● **EXERCISE AIM**: Please reproduce exactly the lines that begin the listing below, up to and including the line where "create_clock -name clk" occurs.

[[ PROVIDED ENTRIES, beginning ]]

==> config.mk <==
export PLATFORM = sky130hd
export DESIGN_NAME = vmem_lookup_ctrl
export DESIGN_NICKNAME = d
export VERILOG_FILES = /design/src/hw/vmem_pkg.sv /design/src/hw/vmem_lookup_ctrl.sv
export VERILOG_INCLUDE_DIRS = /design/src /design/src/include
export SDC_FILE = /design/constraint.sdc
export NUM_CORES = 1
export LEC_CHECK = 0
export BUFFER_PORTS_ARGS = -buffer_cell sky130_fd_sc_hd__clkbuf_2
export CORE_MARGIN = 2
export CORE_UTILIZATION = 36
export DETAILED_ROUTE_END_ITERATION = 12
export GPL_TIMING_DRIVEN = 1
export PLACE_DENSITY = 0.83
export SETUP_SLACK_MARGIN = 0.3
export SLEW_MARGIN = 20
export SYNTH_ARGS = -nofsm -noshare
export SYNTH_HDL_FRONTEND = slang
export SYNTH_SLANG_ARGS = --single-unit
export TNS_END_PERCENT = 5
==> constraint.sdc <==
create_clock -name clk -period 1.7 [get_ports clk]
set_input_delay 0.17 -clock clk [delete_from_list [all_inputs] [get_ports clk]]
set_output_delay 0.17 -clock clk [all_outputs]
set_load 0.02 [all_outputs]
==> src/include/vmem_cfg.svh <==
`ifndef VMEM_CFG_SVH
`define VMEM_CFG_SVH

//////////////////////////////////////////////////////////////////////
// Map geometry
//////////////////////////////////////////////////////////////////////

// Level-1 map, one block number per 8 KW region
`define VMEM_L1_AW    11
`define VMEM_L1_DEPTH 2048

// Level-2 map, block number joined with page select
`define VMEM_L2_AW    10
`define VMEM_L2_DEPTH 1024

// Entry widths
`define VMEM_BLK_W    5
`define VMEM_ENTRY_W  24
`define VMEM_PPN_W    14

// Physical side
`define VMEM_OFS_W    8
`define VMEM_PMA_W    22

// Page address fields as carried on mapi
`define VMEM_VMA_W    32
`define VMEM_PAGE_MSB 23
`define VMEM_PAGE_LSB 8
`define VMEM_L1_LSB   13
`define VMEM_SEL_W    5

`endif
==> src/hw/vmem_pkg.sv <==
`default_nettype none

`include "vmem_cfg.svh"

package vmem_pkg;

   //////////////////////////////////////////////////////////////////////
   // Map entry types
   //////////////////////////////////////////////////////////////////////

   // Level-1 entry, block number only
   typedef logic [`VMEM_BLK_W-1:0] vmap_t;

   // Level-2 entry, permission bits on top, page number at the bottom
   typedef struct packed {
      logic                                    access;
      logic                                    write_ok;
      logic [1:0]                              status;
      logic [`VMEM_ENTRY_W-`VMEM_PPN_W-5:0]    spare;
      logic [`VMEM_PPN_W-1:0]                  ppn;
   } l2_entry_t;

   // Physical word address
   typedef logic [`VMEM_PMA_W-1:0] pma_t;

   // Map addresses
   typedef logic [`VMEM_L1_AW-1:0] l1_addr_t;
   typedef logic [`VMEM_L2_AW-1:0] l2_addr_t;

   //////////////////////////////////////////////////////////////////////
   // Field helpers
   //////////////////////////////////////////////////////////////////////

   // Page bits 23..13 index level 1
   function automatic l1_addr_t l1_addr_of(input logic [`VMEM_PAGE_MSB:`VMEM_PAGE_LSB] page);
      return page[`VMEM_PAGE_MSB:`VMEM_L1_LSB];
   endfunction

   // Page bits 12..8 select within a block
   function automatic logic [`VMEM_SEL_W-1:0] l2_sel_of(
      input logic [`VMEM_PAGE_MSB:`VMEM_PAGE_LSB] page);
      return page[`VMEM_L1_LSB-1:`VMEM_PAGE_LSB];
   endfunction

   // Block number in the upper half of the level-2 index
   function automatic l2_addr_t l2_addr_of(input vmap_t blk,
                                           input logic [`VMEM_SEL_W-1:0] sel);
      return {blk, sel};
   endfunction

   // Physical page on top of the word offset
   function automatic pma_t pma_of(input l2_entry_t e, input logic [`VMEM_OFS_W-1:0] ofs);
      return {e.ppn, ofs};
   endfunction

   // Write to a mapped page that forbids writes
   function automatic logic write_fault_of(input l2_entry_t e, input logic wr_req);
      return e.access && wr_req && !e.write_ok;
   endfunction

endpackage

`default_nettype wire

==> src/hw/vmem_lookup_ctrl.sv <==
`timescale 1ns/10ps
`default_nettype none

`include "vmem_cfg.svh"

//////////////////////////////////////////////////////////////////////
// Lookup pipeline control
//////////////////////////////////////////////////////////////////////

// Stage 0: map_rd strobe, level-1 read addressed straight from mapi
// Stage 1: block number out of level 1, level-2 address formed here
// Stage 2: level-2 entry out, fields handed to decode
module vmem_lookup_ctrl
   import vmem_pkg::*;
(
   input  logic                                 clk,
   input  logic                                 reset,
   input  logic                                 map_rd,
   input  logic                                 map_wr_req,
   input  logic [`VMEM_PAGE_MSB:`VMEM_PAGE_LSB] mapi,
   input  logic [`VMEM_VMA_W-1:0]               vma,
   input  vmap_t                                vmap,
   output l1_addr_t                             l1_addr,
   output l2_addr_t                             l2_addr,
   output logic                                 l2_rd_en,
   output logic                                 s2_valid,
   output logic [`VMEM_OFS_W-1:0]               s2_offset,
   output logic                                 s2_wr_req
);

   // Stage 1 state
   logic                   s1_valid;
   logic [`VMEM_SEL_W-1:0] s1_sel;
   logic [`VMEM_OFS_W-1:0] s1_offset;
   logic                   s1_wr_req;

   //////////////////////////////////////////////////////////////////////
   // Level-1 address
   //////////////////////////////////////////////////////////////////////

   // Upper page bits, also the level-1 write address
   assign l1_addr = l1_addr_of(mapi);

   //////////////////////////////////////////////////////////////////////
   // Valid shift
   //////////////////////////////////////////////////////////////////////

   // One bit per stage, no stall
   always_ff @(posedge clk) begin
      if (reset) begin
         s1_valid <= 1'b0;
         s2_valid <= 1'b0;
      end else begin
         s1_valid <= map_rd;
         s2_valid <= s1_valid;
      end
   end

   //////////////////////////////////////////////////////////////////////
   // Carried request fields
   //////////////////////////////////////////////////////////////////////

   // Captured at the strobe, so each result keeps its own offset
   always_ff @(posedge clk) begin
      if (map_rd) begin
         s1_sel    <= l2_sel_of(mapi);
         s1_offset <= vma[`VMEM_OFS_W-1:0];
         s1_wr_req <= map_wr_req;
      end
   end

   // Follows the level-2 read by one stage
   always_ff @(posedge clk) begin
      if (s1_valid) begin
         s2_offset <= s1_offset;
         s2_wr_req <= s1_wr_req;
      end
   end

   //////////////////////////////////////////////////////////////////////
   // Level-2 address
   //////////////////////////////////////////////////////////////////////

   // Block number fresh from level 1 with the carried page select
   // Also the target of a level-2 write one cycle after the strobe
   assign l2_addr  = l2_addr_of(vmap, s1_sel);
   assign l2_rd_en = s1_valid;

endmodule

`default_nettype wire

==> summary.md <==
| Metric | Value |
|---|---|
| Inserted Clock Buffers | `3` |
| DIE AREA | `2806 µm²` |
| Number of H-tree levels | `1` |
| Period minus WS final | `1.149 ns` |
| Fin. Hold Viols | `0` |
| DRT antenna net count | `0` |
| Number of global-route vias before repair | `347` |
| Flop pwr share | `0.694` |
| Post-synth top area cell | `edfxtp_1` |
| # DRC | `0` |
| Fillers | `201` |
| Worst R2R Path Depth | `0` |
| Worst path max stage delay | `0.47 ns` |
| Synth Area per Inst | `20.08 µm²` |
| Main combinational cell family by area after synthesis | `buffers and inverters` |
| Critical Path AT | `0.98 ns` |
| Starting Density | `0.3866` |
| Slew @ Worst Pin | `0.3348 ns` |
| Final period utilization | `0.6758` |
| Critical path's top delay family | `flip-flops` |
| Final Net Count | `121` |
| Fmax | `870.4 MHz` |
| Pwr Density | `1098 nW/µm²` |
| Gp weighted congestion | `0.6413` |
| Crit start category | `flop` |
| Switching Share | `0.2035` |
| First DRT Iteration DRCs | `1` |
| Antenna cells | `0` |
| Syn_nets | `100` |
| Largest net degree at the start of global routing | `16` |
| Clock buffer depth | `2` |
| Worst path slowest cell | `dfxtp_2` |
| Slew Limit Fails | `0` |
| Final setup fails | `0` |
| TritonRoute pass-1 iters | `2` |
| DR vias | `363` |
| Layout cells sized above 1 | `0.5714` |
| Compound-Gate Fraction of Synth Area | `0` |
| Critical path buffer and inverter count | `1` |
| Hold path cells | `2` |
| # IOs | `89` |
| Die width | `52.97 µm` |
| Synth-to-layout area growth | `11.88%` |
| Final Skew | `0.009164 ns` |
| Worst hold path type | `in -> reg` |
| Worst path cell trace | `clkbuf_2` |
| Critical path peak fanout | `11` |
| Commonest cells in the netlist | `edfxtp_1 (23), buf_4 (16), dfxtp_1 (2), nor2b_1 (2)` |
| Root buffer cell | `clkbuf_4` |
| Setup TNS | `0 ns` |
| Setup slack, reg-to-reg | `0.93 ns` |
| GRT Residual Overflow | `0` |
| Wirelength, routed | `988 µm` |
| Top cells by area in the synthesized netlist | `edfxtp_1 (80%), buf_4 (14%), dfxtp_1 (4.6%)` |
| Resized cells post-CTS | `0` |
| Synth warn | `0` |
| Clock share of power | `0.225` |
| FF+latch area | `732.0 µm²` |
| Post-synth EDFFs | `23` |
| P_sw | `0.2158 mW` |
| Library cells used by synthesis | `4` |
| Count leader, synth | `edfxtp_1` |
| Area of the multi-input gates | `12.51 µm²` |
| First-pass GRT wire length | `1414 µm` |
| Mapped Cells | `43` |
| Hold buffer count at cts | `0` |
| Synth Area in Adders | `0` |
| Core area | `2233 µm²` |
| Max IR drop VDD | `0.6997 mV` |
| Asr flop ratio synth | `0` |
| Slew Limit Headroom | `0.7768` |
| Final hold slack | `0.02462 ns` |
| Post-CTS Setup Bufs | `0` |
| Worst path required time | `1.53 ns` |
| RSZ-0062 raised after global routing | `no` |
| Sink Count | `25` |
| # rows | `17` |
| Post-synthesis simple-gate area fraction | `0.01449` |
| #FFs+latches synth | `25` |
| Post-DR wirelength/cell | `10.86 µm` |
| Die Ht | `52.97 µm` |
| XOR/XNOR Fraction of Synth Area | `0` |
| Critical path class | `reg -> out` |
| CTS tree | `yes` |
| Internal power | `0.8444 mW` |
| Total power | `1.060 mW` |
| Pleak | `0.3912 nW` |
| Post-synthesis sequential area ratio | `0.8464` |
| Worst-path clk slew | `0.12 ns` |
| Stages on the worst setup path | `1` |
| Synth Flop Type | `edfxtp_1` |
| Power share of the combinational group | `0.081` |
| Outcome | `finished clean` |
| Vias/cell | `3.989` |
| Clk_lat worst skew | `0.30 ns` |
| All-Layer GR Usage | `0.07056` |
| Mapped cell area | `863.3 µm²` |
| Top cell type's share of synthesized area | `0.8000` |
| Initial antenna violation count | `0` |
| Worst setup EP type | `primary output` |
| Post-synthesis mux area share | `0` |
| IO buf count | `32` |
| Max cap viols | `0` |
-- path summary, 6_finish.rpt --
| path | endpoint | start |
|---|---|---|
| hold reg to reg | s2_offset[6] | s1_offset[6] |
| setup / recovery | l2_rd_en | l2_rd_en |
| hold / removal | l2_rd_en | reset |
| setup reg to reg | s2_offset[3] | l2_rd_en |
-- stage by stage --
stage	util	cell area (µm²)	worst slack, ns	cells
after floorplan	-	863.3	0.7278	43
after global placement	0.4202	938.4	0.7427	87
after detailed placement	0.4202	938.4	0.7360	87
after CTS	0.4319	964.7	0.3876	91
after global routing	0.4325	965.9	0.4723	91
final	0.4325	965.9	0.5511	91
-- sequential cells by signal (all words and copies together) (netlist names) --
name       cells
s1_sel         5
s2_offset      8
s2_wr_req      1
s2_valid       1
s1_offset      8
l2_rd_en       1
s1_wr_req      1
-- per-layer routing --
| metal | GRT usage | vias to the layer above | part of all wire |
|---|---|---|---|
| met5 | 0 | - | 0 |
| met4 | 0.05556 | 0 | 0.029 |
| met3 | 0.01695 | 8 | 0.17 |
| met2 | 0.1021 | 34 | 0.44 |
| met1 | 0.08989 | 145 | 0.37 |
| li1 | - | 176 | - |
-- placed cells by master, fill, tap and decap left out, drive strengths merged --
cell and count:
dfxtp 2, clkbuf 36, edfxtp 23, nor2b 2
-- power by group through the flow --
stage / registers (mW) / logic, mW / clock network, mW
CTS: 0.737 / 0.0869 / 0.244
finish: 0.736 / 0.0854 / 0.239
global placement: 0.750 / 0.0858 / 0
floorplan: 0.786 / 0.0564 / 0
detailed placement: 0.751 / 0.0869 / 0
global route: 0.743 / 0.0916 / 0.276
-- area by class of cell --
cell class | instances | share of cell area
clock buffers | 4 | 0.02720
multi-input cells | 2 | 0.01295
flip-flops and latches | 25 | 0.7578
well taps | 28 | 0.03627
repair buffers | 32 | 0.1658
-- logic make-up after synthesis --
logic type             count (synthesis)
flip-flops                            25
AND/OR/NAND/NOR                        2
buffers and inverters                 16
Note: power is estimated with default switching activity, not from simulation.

[[ PROVIDED ENTRIES, end ]]

● **SOLVED EXERCISE**:
==> config.mk <==
export PLATFORM = sky130hd
export DESIGN_NAME = vmem_lookup_ctrl
export DESIGN_NICKNAME = d
export VERILOG_FILES = /design/src/hw/vmem_pkg.sv /design/src/hw/vmem_lookup_ctrl.sv
export VERILOG_INCLUDE_DIRS = /design/src /design/src/include
export SDC_FILE = /design/constraint.sdc
export NUM_CORES = 1
export LEC_CHECK = 0
export BUFFER_PORTS_ARGS = -buffer_cell sky130_fd_sc_hd__clkbuf_2
export CORE_MARGIN = 2
export CORE_UTILIZATION = 36
export DETAILED_ROUTE_END_ITERATION = 12
export GPL_TIMING_DRIVEN = 1
export PLACE_DENSITY = 0.83
export SETUP_SLACK_MARGIN = 0.3
export SLEW_MARGIN = 20
export SYNTH_ARGS = -nofsm -noshare
export SYNTH_HDL_FRONTEND = slang
export SYNTH_SLANG_ARGS = --single-unit
export TNS_END_PERCENT = 5
==> constraint.sdc <==
create_clock -name clk -period 1.7 [get_ports clk]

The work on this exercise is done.